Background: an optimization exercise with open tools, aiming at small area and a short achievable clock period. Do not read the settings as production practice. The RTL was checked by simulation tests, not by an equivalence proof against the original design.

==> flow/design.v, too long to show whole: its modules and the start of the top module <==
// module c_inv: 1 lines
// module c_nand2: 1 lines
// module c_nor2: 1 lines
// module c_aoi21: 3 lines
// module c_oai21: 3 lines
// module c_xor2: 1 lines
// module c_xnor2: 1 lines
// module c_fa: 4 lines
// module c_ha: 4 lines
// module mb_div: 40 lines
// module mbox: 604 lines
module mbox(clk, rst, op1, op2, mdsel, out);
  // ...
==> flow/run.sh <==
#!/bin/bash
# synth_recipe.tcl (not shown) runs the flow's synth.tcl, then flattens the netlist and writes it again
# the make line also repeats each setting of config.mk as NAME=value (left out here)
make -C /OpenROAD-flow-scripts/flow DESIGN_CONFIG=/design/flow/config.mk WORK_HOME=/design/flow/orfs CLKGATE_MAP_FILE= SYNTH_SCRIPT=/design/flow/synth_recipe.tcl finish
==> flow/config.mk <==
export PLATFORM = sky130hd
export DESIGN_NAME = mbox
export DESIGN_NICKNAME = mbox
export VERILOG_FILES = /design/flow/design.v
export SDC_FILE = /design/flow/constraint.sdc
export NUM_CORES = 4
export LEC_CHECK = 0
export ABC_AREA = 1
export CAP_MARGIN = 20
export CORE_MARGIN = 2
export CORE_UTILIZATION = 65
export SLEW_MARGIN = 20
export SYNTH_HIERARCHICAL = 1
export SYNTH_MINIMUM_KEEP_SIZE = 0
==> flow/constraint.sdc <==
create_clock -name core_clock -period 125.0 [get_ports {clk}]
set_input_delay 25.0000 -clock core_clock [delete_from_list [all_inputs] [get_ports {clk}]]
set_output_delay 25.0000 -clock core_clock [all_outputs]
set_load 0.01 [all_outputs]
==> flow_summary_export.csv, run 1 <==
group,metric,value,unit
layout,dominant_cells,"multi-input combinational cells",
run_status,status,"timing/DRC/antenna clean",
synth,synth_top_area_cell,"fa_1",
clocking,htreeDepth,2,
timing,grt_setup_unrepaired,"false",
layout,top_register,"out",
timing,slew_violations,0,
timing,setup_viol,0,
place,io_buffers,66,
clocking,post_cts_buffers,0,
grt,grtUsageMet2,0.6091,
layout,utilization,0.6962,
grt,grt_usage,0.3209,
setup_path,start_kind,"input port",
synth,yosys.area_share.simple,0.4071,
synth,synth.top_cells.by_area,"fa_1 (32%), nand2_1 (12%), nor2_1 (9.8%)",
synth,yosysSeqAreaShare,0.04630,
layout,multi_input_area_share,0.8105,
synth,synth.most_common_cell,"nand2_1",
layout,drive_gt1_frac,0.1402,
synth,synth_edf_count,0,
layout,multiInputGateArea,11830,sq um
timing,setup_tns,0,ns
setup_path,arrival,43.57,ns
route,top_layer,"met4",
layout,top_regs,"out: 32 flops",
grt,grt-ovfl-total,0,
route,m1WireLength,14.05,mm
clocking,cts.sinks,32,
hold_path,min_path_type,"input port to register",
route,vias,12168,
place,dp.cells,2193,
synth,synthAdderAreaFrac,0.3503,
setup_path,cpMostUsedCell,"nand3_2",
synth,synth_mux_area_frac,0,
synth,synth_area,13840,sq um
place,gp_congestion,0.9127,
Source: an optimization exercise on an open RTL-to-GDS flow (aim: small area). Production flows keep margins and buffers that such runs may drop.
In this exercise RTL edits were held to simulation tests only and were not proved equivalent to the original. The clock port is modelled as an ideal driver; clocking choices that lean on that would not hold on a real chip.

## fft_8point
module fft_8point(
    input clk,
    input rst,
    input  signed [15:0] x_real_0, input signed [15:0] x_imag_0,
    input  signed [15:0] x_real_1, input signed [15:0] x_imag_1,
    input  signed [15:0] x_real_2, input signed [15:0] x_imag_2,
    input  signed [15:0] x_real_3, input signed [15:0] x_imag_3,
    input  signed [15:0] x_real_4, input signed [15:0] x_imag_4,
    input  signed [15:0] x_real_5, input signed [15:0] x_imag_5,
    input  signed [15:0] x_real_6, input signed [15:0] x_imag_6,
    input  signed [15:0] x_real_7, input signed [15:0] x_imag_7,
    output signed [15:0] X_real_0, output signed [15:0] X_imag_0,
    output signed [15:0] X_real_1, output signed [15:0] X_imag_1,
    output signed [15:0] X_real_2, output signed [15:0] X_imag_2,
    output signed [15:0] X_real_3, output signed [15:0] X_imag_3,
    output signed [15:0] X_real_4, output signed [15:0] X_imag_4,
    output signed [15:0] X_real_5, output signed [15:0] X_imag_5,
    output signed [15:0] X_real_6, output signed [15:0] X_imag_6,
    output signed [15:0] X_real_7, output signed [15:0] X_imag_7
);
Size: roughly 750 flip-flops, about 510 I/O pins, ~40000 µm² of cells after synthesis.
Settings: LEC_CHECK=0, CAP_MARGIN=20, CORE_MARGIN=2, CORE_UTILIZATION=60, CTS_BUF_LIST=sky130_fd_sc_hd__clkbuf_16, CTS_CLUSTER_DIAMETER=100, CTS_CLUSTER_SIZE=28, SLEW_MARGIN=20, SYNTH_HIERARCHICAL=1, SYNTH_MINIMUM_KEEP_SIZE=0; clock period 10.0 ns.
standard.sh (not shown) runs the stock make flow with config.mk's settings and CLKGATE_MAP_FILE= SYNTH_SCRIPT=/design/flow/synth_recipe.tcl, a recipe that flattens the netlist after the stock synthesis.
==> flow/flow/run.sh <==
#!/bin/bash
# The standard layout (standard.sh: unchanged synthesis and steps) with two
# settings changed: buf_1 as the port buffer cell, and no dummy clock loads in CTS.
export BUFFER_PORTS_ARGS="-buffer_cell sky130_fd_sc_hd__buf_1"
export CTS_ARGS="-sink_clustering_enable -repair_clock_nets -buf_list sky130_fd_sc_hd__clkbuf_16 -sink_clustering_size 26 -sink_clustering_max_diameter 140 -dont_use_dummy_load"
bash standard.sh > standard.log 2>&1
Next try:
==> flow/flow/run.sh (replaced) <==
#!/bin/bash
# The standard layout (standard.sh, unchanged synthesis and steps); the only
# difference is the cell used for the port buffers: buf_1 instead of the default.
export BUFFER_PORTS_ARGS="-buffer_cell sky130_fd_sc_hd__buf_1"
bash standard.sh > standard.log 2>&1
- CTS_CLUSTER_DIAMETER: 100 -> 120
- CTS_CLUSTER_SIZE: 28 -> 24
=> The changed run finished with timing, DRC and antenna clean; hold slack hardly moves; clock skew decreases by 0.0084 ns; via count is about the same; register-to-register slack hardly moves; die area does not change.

####

**Task**
Give an exact copy of the lines above from the line with "flow/design.v, too long" up to and including the line with "c_xnor2: 1 lines", and leave everything else out.

**Response area**
==> flow/design.v, too long to show whole: its modules and the start of the top module <==
// module c_inv: 1 lines
// module c_nand2: 1 lines
// module c_nor2: 1 lines
// module c_aoi21: 3 lines
// module c_oai21: 3 lines
// module c_xor2: 1 lines
// module c_xnor2: 1 lines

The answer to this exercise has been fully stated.